In this vignette, we illustrate our package with the two real data sets used in the article https://hal.archives-ouvertes.fr/hal-02936779v3.
install.packages("ZIprop")
install.packages("knitr")
install.packages("kableExtra")
install.packages("ggplot2")
install.packages("ggrepel")
install.packages("ggthemes")
install.packages("stringr")
Note that knitr and kableExtra are used to visualize tables, ggplot2, ggrepel and ggthemes to plot graphics and stringr to manipulate char.
suppressPackageStartupMessages(library(ZIprop))
library(knitr)
library(kableExtra)
library(ggplot2)
library(ggrepel)
library(ggthemes)
library(stringr)
We consider an Equine Influenza outbreak in 2003 in race horses from different training yards in Newmarket. In what follows, we use four discrete factors and one continuous factor computed from the observed variables age, sex and training yard:
The weight is the probability of transmission between horses.

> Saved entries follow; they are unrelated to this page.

[src/rtl/aes_seq_pkg.sv]
// Shared definitions for the AES job sequencer: FSM encoding, CSR map,
// top_aes slave register offsets and STATUS/CTRL bit positions.
package aes_seq_pkg;

    typedef logic [2:0] seq_state_t;

    localparam seq_state_t ST_IDLE   = 3'd0;
    localparam seq_state_t ST_WR_PTR = 3'd1;
    localparam seq_state_t ST_WR_GO  = 3'd2;
    localparam seq_state_t ST_GAP    = 3'd3;
    localparam seq_state_t ST_POLL   = 3'd4;
    localparam seq_state_t ST_NEXT   = 3'd5;
    localparam seq_state_t ST_FIN    = 3'd6;

    localparam logic [1:0] CSR_CTRL   = 2'd0;
    localparam logic [1:0] CSR_STATUS = 2'd1;
    localparam logic [1:0] CSR_BASE   = 2'd2;
    localparam logic [1:0] CSR_COUNT  = 2'd3;

    localparam logic [3:0] AES_REG_START  = 4'd0;
    localparam logic [3:0] AES_REG_STATUS = 4'd1;
    localparam logic [3:0] AES_REG_PTR    = 4'd2;

    localparam int CTRL_START  = 0;
    localparam int CTRL_ABORT  = 1;
    localparam int CTRL_CLEAR  = 2;
    localparam int CTRL_IRQ_EN = 3;

    localparam int STAT_BUSY      = 0;
    localparam int STAT_DONE      = 1;
    localparam int STAT_ERR       = 2;
    localparam int STAT_TIMEOUT   = 3;
    localparam int STAT_BDONE_LSB = 16;

endpackage

[src/rtl/aes_seq_csr.sv]
// CSR slave of the AES job sequencer: register decode, zero-wait readback,
// BASE/COUNT storage and the sticky DONE/ERR/TIMEOUT/IRQ_EN bits.
module aes_seq_csr
    import aes_seq_pkg::*;
#(
    parameter int ADDR_W = 32,
    parameter int CNT_W  = 16
) (
    input  logic              clk,
    input  logic              rst_n,
    input  logic [1:0]        csr_address,
    input  logic              csr_read,
    input  logic              csr_write,
    input  logic [31:0]       csr_writedata,
    output logic [31:0]       csr_readdata,
    output logic              csr_waitrequest,
    input  logic              busy,
    input  logic [CNT_W-1:0]  blocks_done,
    input  logic              done_set,
    input  logic              done_clr,
    input  logic              err_set,
    input  logic              tmo_set,
    output logic [ADDR_W-1:0] base,
    output logic [CNT_W-1:0]  count,
    output logic              start,
    output logic              abort,
    output logic              irq
);

    logic [ADDR_W-1:0] base_q, base_d;
    logic [CNT_W-1:0]  count_q, count_d;
    logic              irq_en_q, irq_en_d;
    logic              done_q, done_d;
    logic              err_q, err_d;
    logic              tmo_q, tmo_d;
    logic [31:0]       readdata_q, readdata_d;
    logic [31:0]       rd_mux;
    logic              ctrl_wr;
    logic              clr;

    always_comb begin
        ctrl_wr  = csr_write && (csr_address == CSR_CTRL);
        clr      = ctrl_wr && csr_writedata[CTRL_CLEAR];
        start    = ctrl_wr && csr_writedata[CTRL_START];
        abort    = ctrl_wr && csr_writedata[CTRL_ABORT];
        irq_en_d = ctrl_wr ? csr_writedata[CTRL_IRQ_EN] : irq_en_q;

        base_d  = base_q;
        count_d = count_q;
        if (csr_write && !busy && (csr_address == CSR_BASE))
            base_d = csr_writedata[ADDR_W-1:0];
        if (csr_write && !busy && (csr_address == CSR_COUNT))
            count_d = csr_writedata[CNT_W-1:0];

        // Sets are applied after clears so a set in the same cycle wins.
        done_d = done_set | (done_q & ~clr & ~done_clr);
        err_d  = err_set  | (err_q  & ~clr);
        tmo_d  = tmo_set  | (tmo_q  & ~clr);

        rd_mux = '0;
        case (csr_address)
            CSR_CTRL:   rd_mux[CTRL_IRQ_EN] = irq_en_q;
            CSR_STATUS: begin
                rd_mux[STAT_BUSY]    = busy;
                rd_mux[STAT_DONE]    = done_q;
                rd_mux[STAT_ERR]     = err_q;
                rd_mux[STAT_TIMEOUT] = tmo_q;
                rd_mux[31:STAT_BDONE_LSB] = 16'(blocks_done);
            end
            CSR_BASE:   rd_mux = 32'(base_q);
            default:    rd_mux = 32'(count_q);
        endcase
        readdata_d = csr_read ? rd_mux : readdata_q;
    end

    always_ff @(posedge clk or negedge rst_n) begin
        if (!rst_n) begin
            base_q     <= '0;
            count_q    <= '0;
            irq_en_q   <= 1'b0;
            done_q     <= 1'b0;
            err_q      <= 1'b0;
            tmo_q      <= 1'b0;
            readdata_q <= '0;
        end else begin
            base_q     <= base_d;
            count_q    <= count_d;
            irq_en_q   <= irq_en_d;
            done_q     <= done_d;
            err_q      <= err_d;
            tmo_q      <= tmo_d;
            readdata_q <= readdata_d;
        end
    end

    assign csr_readdata    = readdata_q;
    assign csr_waitrequest = 1'b0;
    assign base            = base_q;
    assign count           = count_q;
    assign irq             = irq_en_q & (done_q | err_q);

endmodule

[src/rtl/aes_job_sequencer.sv]
// Walks top_aes through a multi-block job: pointer write, start, status polls, advance by STRIDE.
// Build option: define AES_SEQ_TIMEOUT_EN to add the per-block watchdog and STATUS[3] TIMEOUT.
module aes_job_sequencer
    import aes_seq_pkg::*;
#(
    parameter int ADDR_W   = 32,
    parameter int STRIDE   = 288,
    parameter int CNT_W    = 16,
    parameter int POLL_GAP = 4,
    parameter int TMO_CYC  = 4096
) (
    input  logic        clk,
    input  logic        rst_n,
    input  logic [1:0]  csr_address,
    input  logic        csr_read,
    input  logic        csr_write,
    input  logic [31:0] csr_writedata,
    output logic [31:0] csr_readdata,
    output logic        csr_waitrequest,
    output logic [3:0]  aes_address,
    output logic        aes_read,
    output logic        aes_write,
    output logic [31:0] aes_writedata,
    input  logic [31:0] aes_readdata,
    input  logic        aes_waitrequest,
    output logic        irq
);

    localparam logic [CNT_W:0] ONE_EXT = 1;

    seq_state_t        state_q, state_d;
    logic [ADDR_W-1:0] cur_ptr_q, cur_ptr_d;
    logic [CNT_W-1:0]  blocks_done_q, blocks_done_d;
    logic [31:0]       gap_cnt_q, gap_cnt_d;
    logic              abort_pend_q, abort_pend_d;

    logic [ADDR_W-1:0] base;
    logic [CNT_W-1:0]  count;
    logic              start_pulse;
    logic              abort_pulse;
    logic              abort_now;
    logic              busy;
    logic              done_set;
    logic              done_clr;
    logic              err_set;
    logic              tmo_set;
    logic              tmo_hit;
    logic              gap_last;
    logic              unused_rdata;

    assign unused_rdata = ^aes_readdata[31:1];
    assign busy         = (state_q != ST_IDLE);
    assign abort_now    = abort_pend_q | abort_pulse;
    assign gap_last     = (POLL_GAP <= 1) || (gap_cnt_q >= 32'(POLL_GAP - 1));

    aes_seq_csr #(
        .ADDR_W (ADDR_W),
        .CNT_W  (CNT_W)
    ) u_csr (
        .clk             (clk),
        .rst_n           (rst_n),
        .csr_address     (csr_address),
        .csr_read        (csr_read),
        .csr_write       (csr_write),
        .csr_writedata   (csr_writedata),
        .csr_readdata    (csr_readdata),
        .csr_waitrequest (csr_waitrequest),
        .busy            (busy),
        .blocks_done     (blocks_done_q),
        .done_set        (done_set),
        .done_clr        (done_clr),
        .err_set         (err_set),
        .tmo_set         (tmo_set),
        .base            (base),
        .count           (count),
        .start           (start_pulse),
        .abort           (abort_pulse),
        .irq             (irq)
    );

`ifdef AES_SEQ_TIMEOUT_EN
    logic [31:0] tmo_cnt_q, tmo_cnt_d;

    // Counts GAP/POLL cycles since the start command for this block was accepted.
    always_comb begin
        tmo_cnt_d = tmo_cnt_q;
        if (state_q == ST_WR_GO && !aes_waitrequest)
            tmo_cnt_d = '0;
        else if ((state_q == ST_GAP || state_q == ST_POLL) && !tmo_hit)
            tmo_cnt_d = tmo_cnt_q + 32'd1;
    end

    assign tmo_hit = (tmo_cnt_q >= 32'(TMO_CYC));

    always_ff @(posedge clk or negedge rst_n) begin
        if (!rst_n) tmo_cnt_q <= '0;
        else        tmo_cnt_q <= tmo_cnt_d;
    end
`else
    assign tmo_hit = 1'b0;
`endif

    always_comb begin
        state_d       = state_q;
        cur_ptr_d     = cur_ptr_q;
        blocks_done_d = blocks_done_q;
        gap_cnt_d     = gap_cnt_q;
        done_set      = 1'b0;
        done_clr      = 1'b0;
        err_set       = 1'b0;
        tmo_set       = 1'b0;
        case (state_q)
            ST_IDLE: begin
                if (start_pulse && !abort_pulse) begin
                    if (count != '0) begin
                        state_d       = ST_WR_PTR;
                        cur_ptr_d     = base;
                        blocks_done_d = '0;
                        done_clr      = 1'b1;
                    end else begin
                        done_set = 1'b1;
                    end
                end
            end
            ST_WR_PTR: begin
                if (!aes_waitrequest) begin
                    state_d = abort_now ? ST_IDLE : ST_WR_GO;
                    err_set = abort_now;
                end
            end
            ST_WR_GO: begin
                if (!aes_waitrequest) begin
                    state_d   = abort_now ? ST_IDLE : ST_GAP;
                    err_set   = abort_now;
                    gap_cnt_d = '0;
                end
            end
            ST_GAP: begin
                if (abort_now || tmo_hit) begin
                    state_d = ST_IDLE;
                    err_set = 1'b1;
                    tmo_set = !abort_now;
                end else if (gap_last) begin
                    state_d = ST_POLL;
                end else begin
                    gap_cnt_d = gap_cnt_q + 32'd1;
                end
            end
            ST_POLL: begin
                // An abort landing on a completing poll wins even if that poll reports done.
                if (!aes_waitrequest) begin
                    gap_cnt_d = '0;
                    if (abort_now) begin
                        state_d = ST_IDLE;
                        err_set = 1'b1;
                    end else if (aes_readdata[0]) begin
                        state_d = ST_NEXT;
                    end else if (tmo_hit) begin
                        state_d = ST_IDLE;
                        err_set = 1'b1;
                        tmo_set = 1'b1;
                    end else begin
                        state_d = ST_GAP;
                    end
                end
            end
            ST_NEXT: begin
                blocks_done_d = blocks_done_q + CNT_W'(1);
                cur_ptr_d     = cur_ptr_q + ADDR_W'(STRIDE);
                if (abort_now) begin
                    state_d = ST_IDLE;
                    err_set = 1'b1;
                end else if (({1'b0, blocks_done_q} + ONE_EXT) < {1'b0, count}) begin
                    state_d = ST_WR_PTR;
                end else begin
                    state_d = ST_FIN;
                end
            end
            ST_FIN: begin
                done_set = 1'b1;
                state_d  = ST_IDLE;
            end
            default: state_d = ST_IDLE;
        endcase
        abort_pend_d = busy && (state_d != ST_IDLE) && (abort_pend_q || abort_pulse);
    end

    always_ff @(posedge clk or negedge rst_n) begin
        if (!rst_n) begin
            state_q       <= ST_IDLE;
            cur_ptr_q     <= '0;
            blocks_done_q <= '0;
            gap_cnt_q     <= '0;
            abort_pend_q  <= 1'b0;
        end else begin
            state_q       <= state_d;
            cur_ptr_q     <= cur_ptr_d;
            blocks_done_q <= blocks_done_d;
            gap_cnt_q     <= gap_cnt_d;
            abort_pend_q  <= abort_pend_d;
        end
    end

    always_comb begin
        aes_write     = (state_q == ST_WR_PTR) || (state_q == ST_WR_GO);
        aes_read      = (state_q == ST_POLL);
        aes_address   = 4'd0;
        aes_writedata = 32'd0;
        case (state_q)
            ST_WR_PTR: begin
                aes_address   = AES_REG_PTR;
                aes_writedata = 32'(cur_ptr_q);
            end
            ST_WR_GO: begin
                aes_address   = AES_REG_START;
                aes_writedata = 32'h1;
            end
            ST_POLL:  aes_address = AES_REG_STATUS;
            default:  aes_address = 4'd0;
        endcase
    end

endmodule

Some of these factors are missing for some target-contributor pairs. Hence, the tests for assessing the effect of a given factor on the transmission probability are applied on the subset of complete data for this factor. The data set used for this study is available in the package or at this link https://doi.org/10.5281/zenodo.4837560.
data(equineDiffFactors)
summary(equineDiffFactors)
#> ID.source ID.recep weight SameYard
#> Length:2256 Length:2256 Min. :0.0000000 Length:2256
#> Class :character Class :character 1st Qu.:0.0000000 Class :character
#> Mode :character Mode :character Median :0.0000000 Mode :character
#> Mean :0.0208333
#> 3rd Qu.:0.0004431
#> Max. :1.0000000
#> SameSex DiffAge DistYard TransSex
#> Length:2256 Length:2256 Min. : 0.000 Length:2256
#> Class :character Class :character 1st Qu.: 1.107 Class :character
#> Mode :character Mode :character Median : 2.860 Mode :character
#> Mean : 23.244
#> 3rd Qu.: 4.419
#> Max. :222.182
In this example, only \(B=1000\) permutations are used. It is recommended to study the stability of the permutations tests results to choose the best number of permutations.
res_equine = permDT (
equineDiffFactors,
ColNameFactor = colnames(equineDiffFactors)[-c(1:3)],
B = 1000,
nclust = 1,
ColNameWeight = "weight",
ColNameRecep = "ID.recep",
ColNameSource = "ID.source",
num_class = "DistYard",
other_class = colnames(equineDiffFactors)[-c(1:3,7)],
multiple_test = TRUE
)
Note that all non-numeric factor are specified in the other_class option.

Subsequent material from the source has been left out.